Maybe it’s the decorating. Or maybe it’s the fact that everything is so untouched and full of possibilities that keeps my mind working late at night. Either way, the first weeks of school undoubtedly set the foundation for the rest of the school year.
In fact, setting that foundation is so important that there are five things that should be done during the first week or two that will make all the difference. Are you doing them?
Five Things to Do During the First Two Weeks of School
1 – Teach Classroom Routine
Routine is so important when it comes to the first few weeks of school! Your students may have had carefree summer days where routines were lax, and rules were minimal. It’s important to teach them how to get back into a routine and model that for them. There is no such thing as posting the schedule to too many places or reminding them each class period of what will happen next.
Morning meeting and calendar time are excellent places to set the tone for the day and let students know about any disruptions to their normal routine. Establishing a routine will help students know what to expect and ease any back to school nerves.
If you need help with creating your classroom schedule, start here.
2 – Teach Procedures
Do you have a procedure for students needing to sharpen pencils? The first few weeks of school is the time to teach that. Bathroom trips, going to the nurse, handing work in, what to do if they are absent, putting materials and supplies away at the end of a lesson – all of those things come with a procedure and it’s important to teach them from the start. Remember, your students will need the procedures modeled frequently and will need time to practice them. Don’t expect perfection from the start; be patient with them and yourself!
3 – Establish Class Rules
In my classroom, we are all part of our micro-community. How we want to be treated and how we expect others to treat us are important conversations that must be had. It’s a good idea to have a few non-negotiable rules, but don’t hesitate to let your students come up with some of their own to add to the list. Make sure everyone is in agreement before a rule gets added to the class’ expectations.

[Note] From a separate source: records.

File: flow/run.sh
#!/bin/bash
# OpenROAD 26Q1-2900-gdf79404cd8, Yosys 0.63+post, stock flow scripts
make -C /OpenROAD-flow-scripts/flow DESIGN_CONFIG=/design/flow/config.mk WORK_HOME=/design/flow/orfs finish
File: flow/config.mk
export PLATFORM = sky130hd
export DESIGN_NAME = PX_Lin_Interpol
export DESIGN_NICKNAME = PX_Lin_Interpol
export VERILOG_FILES = /design/flow/design.v
export SDC_FILE = /design/flow/constraint.sdc
export NUM_CORES = 4
export LEC_CHECK = 1
export CORE_UTILIZATION = 30
File: flow/constraint.sdc
current_design PX_Lin_Interpol

set clk_period 15.0
set clk_io_pct 0.2

create_clock -name clk0 -period $clk_period

set non_clock_inputs [all_inputs -no_clocks]
set_input_delay [expr $clk_period * $clk_io_pct] -clock clk0 $non_clock_inputs
set_output_delay [expr $clk_period * $clk_io_pct] -clock clk0 [all_outputs]
File: flow/design.v
module PX_Lin_Interpol #(
    parameter N_COLS=20,
    parameter SCREEN_W=640,
    parameter SCREEN_H=480
) (
    input [8*N_COLS-1:0] col_hs,
    input [$clog2(SCREEN_W)-1:0] px,
    input [$clog2(SCREEN_H)-1:0] py,
    input en,
    output reg pxy_line
);
    parameter DW = SCREEN_W/N_COLS;
    parameter X_MAX = DW*(N_COLS-1);
    wire [7:0] col_hs_mx [N_COLS-1:0];
    genvar idx;
    generate
        for (idx=0;idx<N_COLS;idx=idx+1) begin: col_assign
            assign col_hs_mx[idx]=col_hs[8*(idx+1)-1:8*idx];
        end
    endgenerate
    reg [$clog2(N_COLS)-1:0] col_idx;
    reg [7:0] px_liny;
    reg oob;
    reg [$clog2(DW)+8-1:0]tmp_mul;  
    always @(*) begin: y_interpolation
        col_idx=px/DW;
        oob=0;
        tmp_mul=0;
        if (px > X_MAX) begin
            px_liny=0;
            oob=1;
        end else if (px % DW == 0) begin
            px_liny=col_hs_mx[col_idx];
        end else begin
            if (col_hs_mx[col_idx+1] >= col_hs_mx[col_idx]) begin
                tmp_mul=(col_hs_mx[col_idx+1]-col_hs_mx[col_idx])*(px%DW);
                px_liny=tmp_mul/DW+col_hs_mx[col_idx];
            end else begin
                tmp_mul=(col_hs_mx[col_idx]-col_hs_mx[col_idx+1])*(px%DW);
                px_liny=col_hs_mx[col_idx]-tmp_mul/DW;
            end
        end
    end
    always @(*) begin: px_evaluation
        if (oob | ~en) pxy_line=1'b0;
        else if (py/2==px_liny) pxy_line=1'b1;
        else pxy_line=1'b0;
    end
endmodule
module M216A_TopModule ( 
    in_i,
    in_f,
    clk,
    rst_n,
    out
    );
input   [3:0]   in_i;
input   [15:0]  in_f;
input           clk;
input           rst_n;
output  [3:0]  out;
wire [3:0]   core_out;
M216A_Core core_inst (
    .in_i (in_i),
    .in_f (in_f),
    .clk (clk),
    .rst_n (rst_n),
    .out (core_out)
);
assign out = core_out;
endmodule
$ cat flow/run.sh
#!/bin/bash
# OpenROAD 26Q1-2900-gdf79404cd8, Yosys 0.63+post, stock flow scripts
make -C /OpenROAD-flow-scripts/flow DESIGN_CONFIG=/design/flow/config.mk WORK_HOME=/design/flow/orfs finish
$ cat flow/config.mk
export PLATFORM = sky130hd
export DESIGN_NAME = M216A_TopModule
export DESIGN_NICKNAME = M216A_TopModule
export VERILOG_FILES = /design/flow/design.v
export SDC_FILE = /design/flow/constraint.sdc
export NUM_CORES = 4
export LEC_CHECK = 1
export CORE_UTILIZATION = 50
$ cat flow/constraint.sdc
current_design M216A_TopModule

set clk_period 27.1
set clk_io_pct 0.2

create_clock -name clk0 -period $clk_period [get_ports {clk}]

set non_clock_inputs [all_inputs -no_clocks]
set_input_delay [expr $clk_period * $clk_io_pct] -clock clk0 $non_clock_inputs
set_output_delay [expr $clk_period * $clk_io_pct] -clock clk0 [all_outputs]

4 – Perform Baseline Assessments
Knowing where your students are helps you determine how to get them to where they need to be. In order to do that, you must perform baseline assessments to determine their current levels. Make these as fun and non-threatening as possible. Students will already be anxious about being back in school and presenting a test right away can throw them for a loop. Be creative and compassionate about how the assessments are done.
5 – Smile and Laugh – A LOT!
Students need to know that your classroom is the safest spot in the whole school for them. They need to know that when they walk in your classroom they are loved, respected, and safe. When you greet them with smiles and encourage laughter you’re giving them a space where they know they can relax and focus on learning.

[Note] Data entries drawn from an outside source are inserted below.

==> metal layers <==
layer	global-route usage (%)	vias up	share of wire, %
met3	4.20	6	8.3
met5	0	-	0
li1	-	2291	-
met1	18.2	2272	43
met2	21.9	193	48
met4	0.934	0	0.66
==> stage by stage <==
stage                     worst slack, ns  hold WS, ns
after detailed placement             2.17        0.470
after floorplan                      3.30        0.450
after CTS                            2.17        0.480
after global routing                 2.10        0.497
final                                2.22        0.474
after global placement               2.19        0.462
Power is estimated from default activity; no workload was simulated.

I once had a colleague tell me that I smiled and laughed too much at the beginning of the year – that I should be firmer and less approachable. While I agree that you need to set definite boundaries and expectations at the beginning of the year, I also believe that my students need to understand that I will always have their backs and will be the safe space they need.
There’s a fine line to walk there, but I believe smiles and laughter must play a part in the first few weeks of school.
Whether it’s your first year teaching or your thirtieth, each year is a chance to start anew and make a difference. Smile, take a deep breath, and have a terrific school year!